Sindaco Stasi, assessori e consiglieri, il mandato ricevuto dai cittadini non vi da il diritto di fare quel che volete. Certe scelte vanno concordate e condivise con la Città, specialmente se si tratta di strutture che rappresentano la storia della Città.
La vs scelta di fare dell’ex Macello un rifugio per extracomunitari non è certamente la più adeguata, a mio parere.
Ristrutturato con destinazione d’uso del tutto diversa, Ostello per la gioventù, non avete il diritto, né l’autorità, di farlo diventare un dormitorio per emigranti. E questo non per un atto discriminatorio verso poveri “cristi”, ma perché la struttura è un patrimonio della Città e, come tale, dei suoi cittadini, soprattutto quelli ancora giovani. Grande rispetto, perciò, costoro che hanno scelto il nostro Paese come luogo dove risiedere e lavorare, oltre ad un sincero ringraziamento se diverse attività possono andare avanti.

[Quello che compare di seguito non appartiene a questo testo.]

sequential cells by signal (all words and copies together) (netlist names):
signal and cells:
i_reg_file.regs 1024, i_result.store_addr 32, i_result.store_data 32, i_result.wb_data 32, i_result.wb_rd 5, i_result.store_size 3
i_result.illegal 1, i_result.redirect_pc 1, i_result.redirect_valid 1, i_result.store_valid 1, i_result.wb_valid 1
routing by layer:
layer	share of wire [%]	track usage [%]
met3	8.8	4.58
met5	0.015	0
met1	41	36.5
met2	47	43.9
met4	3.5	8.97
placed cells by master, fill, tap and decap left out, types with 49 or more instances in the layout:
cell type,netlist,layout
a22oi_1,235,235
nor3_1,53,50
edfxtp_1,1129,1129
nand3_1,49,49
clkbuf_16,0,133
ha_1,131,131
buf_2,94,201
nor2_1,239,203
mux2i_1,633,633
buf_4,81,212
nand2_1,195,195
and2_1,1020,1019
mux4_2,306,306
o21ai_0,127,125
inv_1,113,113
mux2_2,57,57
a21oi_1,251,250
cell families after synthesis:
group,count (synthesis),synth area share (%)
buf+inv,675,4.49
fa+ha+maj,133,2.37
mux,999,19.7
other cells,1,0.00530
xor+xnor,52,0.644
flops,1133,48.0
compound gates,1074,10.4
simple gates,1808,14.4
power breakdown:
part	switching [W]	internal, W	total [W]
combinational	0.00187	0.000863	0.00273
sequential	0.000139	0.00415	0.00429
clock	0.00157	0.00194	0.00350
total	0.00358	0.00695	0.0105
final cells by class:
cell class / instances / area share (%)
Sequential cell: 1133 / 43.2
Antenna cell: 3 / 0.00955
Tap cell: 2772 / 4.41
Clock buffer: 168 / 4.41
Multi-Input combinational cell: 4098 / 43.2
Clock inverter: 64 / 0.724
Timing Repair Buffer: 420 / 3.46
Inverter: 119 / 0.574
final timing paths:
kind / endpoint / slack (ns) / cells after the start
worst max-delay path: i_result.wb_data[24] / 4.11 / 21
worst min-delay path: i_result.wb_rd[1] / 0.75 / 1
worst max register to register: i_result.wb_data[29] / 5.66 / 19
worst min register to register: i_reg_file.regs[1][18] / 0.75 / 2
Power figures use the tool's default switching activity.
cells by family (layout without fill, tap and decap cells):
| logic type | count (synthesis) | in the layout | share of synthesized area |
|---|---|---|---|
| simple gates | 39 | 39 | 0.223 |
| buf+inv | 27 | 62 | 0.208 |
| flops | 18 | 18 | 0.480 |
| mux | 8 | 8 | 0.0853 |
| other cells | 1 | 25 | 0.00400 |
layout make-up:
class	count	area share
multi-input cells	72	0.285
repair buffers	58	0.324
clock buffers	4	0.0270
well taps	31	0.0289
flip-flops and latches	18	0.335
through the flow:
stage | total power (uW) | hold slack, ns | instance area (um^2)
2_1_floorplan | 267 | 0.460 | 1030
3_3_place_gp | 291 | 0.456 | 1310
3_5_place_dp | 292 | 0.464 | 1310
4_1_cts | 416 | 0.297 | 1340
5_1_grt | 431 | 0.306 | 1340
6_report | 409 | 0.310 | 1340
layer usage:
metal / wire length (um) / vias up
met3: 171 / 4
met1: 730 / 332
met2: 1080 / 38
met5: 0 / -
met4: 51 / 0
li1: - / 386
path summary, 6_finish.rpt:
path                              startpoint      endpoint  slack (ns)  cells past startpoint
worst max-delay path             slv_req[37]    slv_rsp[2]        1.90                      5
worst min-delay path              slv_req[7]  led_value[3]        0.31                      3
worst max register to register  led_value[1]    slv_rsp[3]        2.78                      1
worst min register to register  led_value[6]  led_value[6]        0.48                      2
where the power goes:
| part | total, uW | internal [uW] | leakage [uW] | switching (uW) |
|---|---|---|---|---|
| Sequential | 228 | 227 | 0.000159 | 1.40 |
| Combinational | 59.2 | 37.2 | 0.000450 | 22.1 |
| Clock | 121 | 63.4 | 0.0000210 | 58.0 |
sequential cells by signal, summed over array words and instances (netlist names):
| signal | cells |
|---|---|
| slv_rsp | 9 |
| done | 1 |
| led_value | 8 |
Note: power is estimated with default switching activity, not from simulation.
===== config.mk =====
export PLATFORM = sky130hd
export DESIGN_NAME = bus_ctrl
export DESIGN_NICKNAME = d
export VERILOG_FILES = /design/src/source/axi_pkg.sv /design/src/source/bus_ctrl.sv
export SDC_FILE = /design/constraint.sdc
export NUM_CORES = 1
export LEC_CHECK = 0
export BUFFER_PORTS_ARGS = -buffer_cell sky130_fd_sc_hd__buf_2
export CAP_MARGIN = 10
export CORE_AREA = 2 2 97 99
export CTS_BUF_LIST = sky130_fd_sc_hd__clkbuf_4
export CTS_CLUSTER_SIZE = 40
export DETAILED_ROUTE_END_ITERATION = 6
export DIE_AREA = 0 0 99 101
export PLACE_DENSITY = 0.8
export SLEW_MARGIN = 40
export SYNTH_ARGS = -nofsm -noshare
export SYNTH_HDL_FRONTEND = slang
export SYNTH_SLANG_ARGS = --single-unit

===== constraint.sdc =====
create_clock -name clk -period 4.4 [get_ports clk]
set_clock_uncertainty 0.1 [all_clocks]
set_input_delay 0.88 -clock clk [delete_from_list [all_inputs] [get_ports clk]]
set_output_delay 0.88 -clock clk [all_outputs]
set_load 0.005 [all_outputs]

===== src/source/axi_pkg.sv =====
package axi_pkg;

    typedef logic [31:0] addr_t;   // byte address
    typedef logic [31:0] data_t;
    typedef logic [3:0]  strb_t;   // one bit per data byte
    typedef logic [1:0]  resp_t;
    typedef logic [3:0]  region_t; // addr[31:28]
    typedef logic [1:0]  page_t;

    localparam resp_t RESP_OKAY   = 2'd0;
    localparam resp_t RESP_SLVERR = 2'd2;
    localparam resp_t RESP_DECERR = 2'd3;

    // each region spans 256 MB from its start address
    localparam region_t REGION_MEM = 4'd0; // 32'h0000_0000
    localparam region_t REGION_LED = 4'd2; // 32'h2000_0000

    // single-beat request used for reads and writes
    typedef struct packed {
        logic  write;
        addr_t addr;
        data_t wdata;
        strb_t strb;
    } bus_req_t;

    typedef struct packed {
        data_t rdata;
        resp_t resp;
    } bus_rsp_t;

endpackage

Un posto per dormire lo si può offrire altrove; penso alle tante case vuote e abbandonate del nostro Centro Storico, non certo per ghettizzarli, ma con una seria politica di socializzazione. Allora, cosa fare?
Considerato che tanti hanno scritto e contestato la vs scelta, è un dovere da parte vostra sottoporla al vaglio dei cittadini. A loro soltanto spetta la scelta.
Ai cittadini origlianesi, invece faccio l’appello di uscire dal silenzio: Corigliano è di tutti noi e noi siamo gli artefici del nostro destino. Ai tanti che hanno scritto, dico :
Non basta scrivere un articolo, se pure scritto bene e ben articolato, bisogna passare all’azione, scendere nelle piazze, e andare nei rioni, quando gli Amministratori fanno scelte stravaganti e sbagliate, non nell’interesse della comunità.
Il mio pensiero? Nel palazzo dell’ex Macello la scelta migliore sarebbe quella di istituire una Scuola di Arti e Mestieri, di cui si ha tanto bisogno, ideale per l’inserimento nel mondo del lavoro da parte dei giovani.
Caro concittadino, se condividi, fatti sentire. Il silenzio uccide, la parola è vita.